→ What is being asked: For this exercise, restate the records word for word.

[Collected data]
——

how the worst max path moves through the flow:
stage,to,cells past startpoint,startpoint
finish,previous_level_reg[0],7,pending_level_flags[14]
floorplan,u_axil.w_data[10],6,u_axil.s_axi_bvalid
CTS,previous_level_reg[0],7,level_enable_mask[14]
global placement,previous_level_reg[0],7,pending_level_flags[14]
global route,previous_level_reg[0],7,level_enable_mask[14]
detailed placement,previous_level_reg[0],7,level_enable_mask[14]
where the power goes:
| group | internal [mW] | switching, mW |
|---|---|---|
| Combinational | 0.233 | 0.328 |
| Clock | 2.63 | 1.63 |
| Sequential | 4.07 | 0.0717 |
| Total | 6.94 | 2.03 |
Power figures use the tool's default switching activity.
[config.mk]
export PLATFORM = sky130hd
export DESIGN_NAME = bsw_bay
export DESIGN_NICKNAME = d
export VERILOG_FILES = /design/src/hw/bsw_pkg.sv /design/src/hw/bsw_bay.sv /design/src/hw/bsw_resume.sv
export SDC_FILE = /design/constraint.sdc
export NUM_CORES = 1
export LEC_CHECK = 0
export BUFFER_PORTS_ARGS = -buffer_cell sky130_fd_sc_hd__buf_4
export CAP_MARGIN = 20
export CELL_PAD_IN_SITES_DETAIL_PLACEMENT = 0
export CELL_PAD_IN_SITES_GLOBAL_PLACEMENT = 1
export CORE_ASPECT_RATIO = 0.6
export CORE_MARGIN = 2
export CORE_UTILIZATION = 40
export CTS_CLUSTER_DIAMETER = 40
export DETAILED_ROUTE_END_ITERATION = 7
export PLACE_DENSITY = 0.89
export SETUP_SLACK_MARGIN = 0.02
export SYNTH_ARGS = -nofsm -noshare
export SYNTH_HDL_FRONTEND = slang
export SYNTH_HIERARCHICAL = 1
export SYNTH_SLANG_ARGS = --single-unit
[constraint.sdc]
create_clock -name clk_in -period 2 [get_ports clk_in]
set_input_delay 0.3 -clock clk_in [delete_from_list [all_inputs] [get_ports clk_in]]
set_output_delay 0.3 -clock clk_in [all_outputs]
set_load 0.01 [all_outputs]
$ cat src/design/ief_pkg.sv
// Package with register map, bit positions and reset values of the interrupt enable/flag block
package ief_pkg;
  // ----------------------------------------
  // Register byte addresses on APB
  // ----------------------------------------
  localparam logic [11:0] IEF_ADDR_INTERRUPT_CONTROL = 12'h000;
  localparam logic [11:0] IEF_ADDR_PERIPH_IRQ_ENABLE = 12'h004;
  localparam logic [11:0] IEF_ADDR_PERIPH_IRQ_FLAGS = 12'h008;
  localparam logic [11:0] IEF_ADDR_PIN_CHANGE_MASK = 12'h00C;
  localparam logic [11:0] IEF_ADDR_EXT_EDGE_SELECT = 12'h010;
  localparam int IEF_ADDR_W = 12;
  localparam int IEF_REG_W = 8;
  localparam int IEF_PORT_W = 6;

  // ----------------------------------------
  // Core interrupt control fields
  // ----------------------------------------
  localparam int IEF_GLOBAL_EN_BIT = 7;
  localparam int IEF_PERIPH_GRP_EN_BIT = 6;
  localparam int IEF_TICK_OVF_EN_BIT = 5;
  localparam int IEF_EXT_PIN_EN_BIT = 4;
  localparam int IEF_PORT_CHG_EN_BIT = 3;
  localparam int IEF_TICK_OVF_FLAG_BIT = 2;
  localparam int IEF_EXT_PIN_FLAG_BIT = 1;
  localparam int IEF_PORT_CHG_FLAG_BIT = 0;

  // ----------------------------------------
  // Peripheral enable / flag fields
  // ----------------------------------------
  localparam int IEF_CONV_DONE_BIT = 6;
  localparam int IEF_CAPCMP_BIT = 5;
  localparam int IEF_CMP_TWO_BIT = 4;
  localparam int IEF_CMP_ONE_BIT = 3;
  localparam int IEF_PERIOD_MATCH_BIT = 1;
  localparam int IEF_WIDE_OVF_BIT = 0;
  localparam logic [7:0] IEF_PERIPH_MASK_FULL = 8'h7B;
  localparam logic [7:0] IEF_PERIPH_MASK_REDUCED = 8'h19;

  localparam logic [7:0] IEF_RESET_BYTE = 8'h00;
  localparam logic [5:0] IEF_RESET_PORT = 6'h00;
  localparam logic [31:0] IEF_READ_ZERO = 32'h0000_0000;

  // Capture/compare unit modes
  localparam logic [1:0] IEF_CCP_CAPTURE = 2'h0;
  localparam logic [1:0] IEF_CCP_COMPARE = 2'h1;
  localparam logic [1:0] IEF_CCP_PWM = 2'h2;
endpackage : ief_pkg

——

→ Output of the task:
how the worst max path moves through the flow:
stage,to,cells past startpoint,startpoint
finish,previous_level_reg[0],7,pending_level_flags[14]
floorplan,u_axil.w_data[10],6,u_axil.s_axi_bvalid
CTS,previous_level_reg[0],7,level_enable_mask[14]
global placement,previous_level_reg[0],7,pending_level_flags[14]
global route,previous_level_reg[0],7,level_enable_mask[14]
detailed placement,previous_level_reg[0],7,level_enable_mask[14]
where the power goes:
| group | internal [mW] | switching, mW |
|---|---|---|
| Combinational | 0.233 | 0.328 |
| Clock | 2.63 | 1.63 |
| Sequential | 4.07 | 0.0717 |
| Total | 6.94 | 2.03 |
Power figures use the tool's default switching activity.
[config.mk]
export PLATFORM = sky130hd
export DESIGN_NAME = bsw_bay
export DESIGN_NICKNAME = d
export VERILOG_FILES = /design/src/hw/bsw_pkg.sv /design/src/hw/bsw_bay.sv /design/src/hw/bsw_resume.sv
export SDC_FILE = /design/constraint.sdc
export NUM_CORES = 1
export LEC_CHECK = 0
export BUFFER_PORTS_ARGS = -buffer_cell sky130_fd_sc_hd__buf_4
export CAP_MARGIN = 20
export CELL_PAD_IN_SITES_DETAIL_PLACEMENT = 0
export CELL_PAD_IN_SITES_GLOBAL_PLACEMENT = 1
export CORE_ASPECT_RATIO = 0.6
export CORE_MARGIN = 2
export CORE_UTILIZATION = 40
export CTS_CLUSTER_DIAMETER = 40
export DETAILED_ROUTE_END_ITERATION = 7
export PLACE_DENSITY = 0.89
export SETUP_SLACK_MARGIN = 0.02
export SYNTH_ARGS = -nofsm -noshare
export SYNTH_HDL_FRONTEND = slang
export SYNTH_HIERARCHICAL = 1
export SYNTH_SLANG_ARGS = --single-unit
[constraint.sdc]
create_clock -name clk_in -period 2 [get_ports clk_in]
set_input_delay 0.3 -clock clk_in [delete_from_list [all_inputs] [get_ports clk_in]]
set_output_delay 0.3 -clock clk_in [all_outputs]
set_load 0.01 [all_outputs]
$ cat src/design/ief_pkg.sv
// Package with register map, bit positions and reset values of the interrupt enable/flag block
package ief_pkg;
  // ----------------------------------------
  // Register byte addresses on APB
  // ----------------------------------------
  localparam logic [11:0] IEF_ADDR_INTERRUPT_CONTROL = 12'h000;
  localparam logic [11:0] IEF_ADDR_PERIPH_IRQ_ENABLE = 12'h004;
  localparam logic [11:0] IEF_ADDR_PERIPH_IRQ_FLAGS = 12'h008;
  localparam logic [11:0] IEF_ADDR_PIN_CHANGE_MASK = 12'h00C;
  localparam logic [11:0] IEF_ADDR_EXT_EDGE_SELECT = 12'h010;
  localparam int IEF_ADDR_W = 12;
  localparam int IEF_REG_W = 8;
  localparam int IEF_PORT_W = 6;

  // ----------------------------------------
  // Core interrupt control fields
  // ----------------------------------------
  localparam int IEF_GLOBAL_EN_BIT = 7;
  localparam int IEF_PERIPH_GRP_EN_BIT = 6;
  localparam int IEF_TICK_OVF_EN_BIT = 5;
  localparam int IEF_EXT_PIN_EN_BIT = 4;
  localparam int IEF_PORT_CHG_EN_BIT = 3;
  localparam int IEF_TICK_OVF_FLAG_BIT = 2;
  localparam int IEF_EXT_PIN_FLAG_BIT = 1;
  localparam int IEF_PORT_CHG_FLAG_BIT = 0;

  // ----------------------------------------
  // Peripheral enable / flag fields
  // ----------------------------------------
  localparam int IEF_CONV_DONE_BIT = 6;
  localparam int IEF_CAPCMP_BIT = 5;
  localparam int IEF_CMP_TWO_BIT = 4;
  localparam int IEF_CMP_ONE_BIT = 3;
  localparam int IEF_PERIOD_MATCH_BIT = 1;
  localparam int IEF_WIDE_OVF_BIT = 0;
  localparam logic [7:0] IEF_PERIPH_MASK_FULL = 8'h7B;
  localparam logic [7:0] IEF_PERIPH_MASK_REDUCED = 8'h19;

  localparam logic [7:0] IEF_RESET_BYTE = 8'h00;
  localparam logic [5:0] IEF_RESET_PORT = 6'h00;
  localparam logic [31:0] IEF_READ_ZERO = 32'h0000_0000;

  // Capture/compare unit modes
  localparam logic [1:0] IEF_CCP_CAPTURE = 2'h0;
  localparam logic [1:0] IEF_CCP_COMPARE = 2'h1;
  localparam logic [1:0] IEF_CCP_PWM = 2'h2;
endpackage : ief_pkg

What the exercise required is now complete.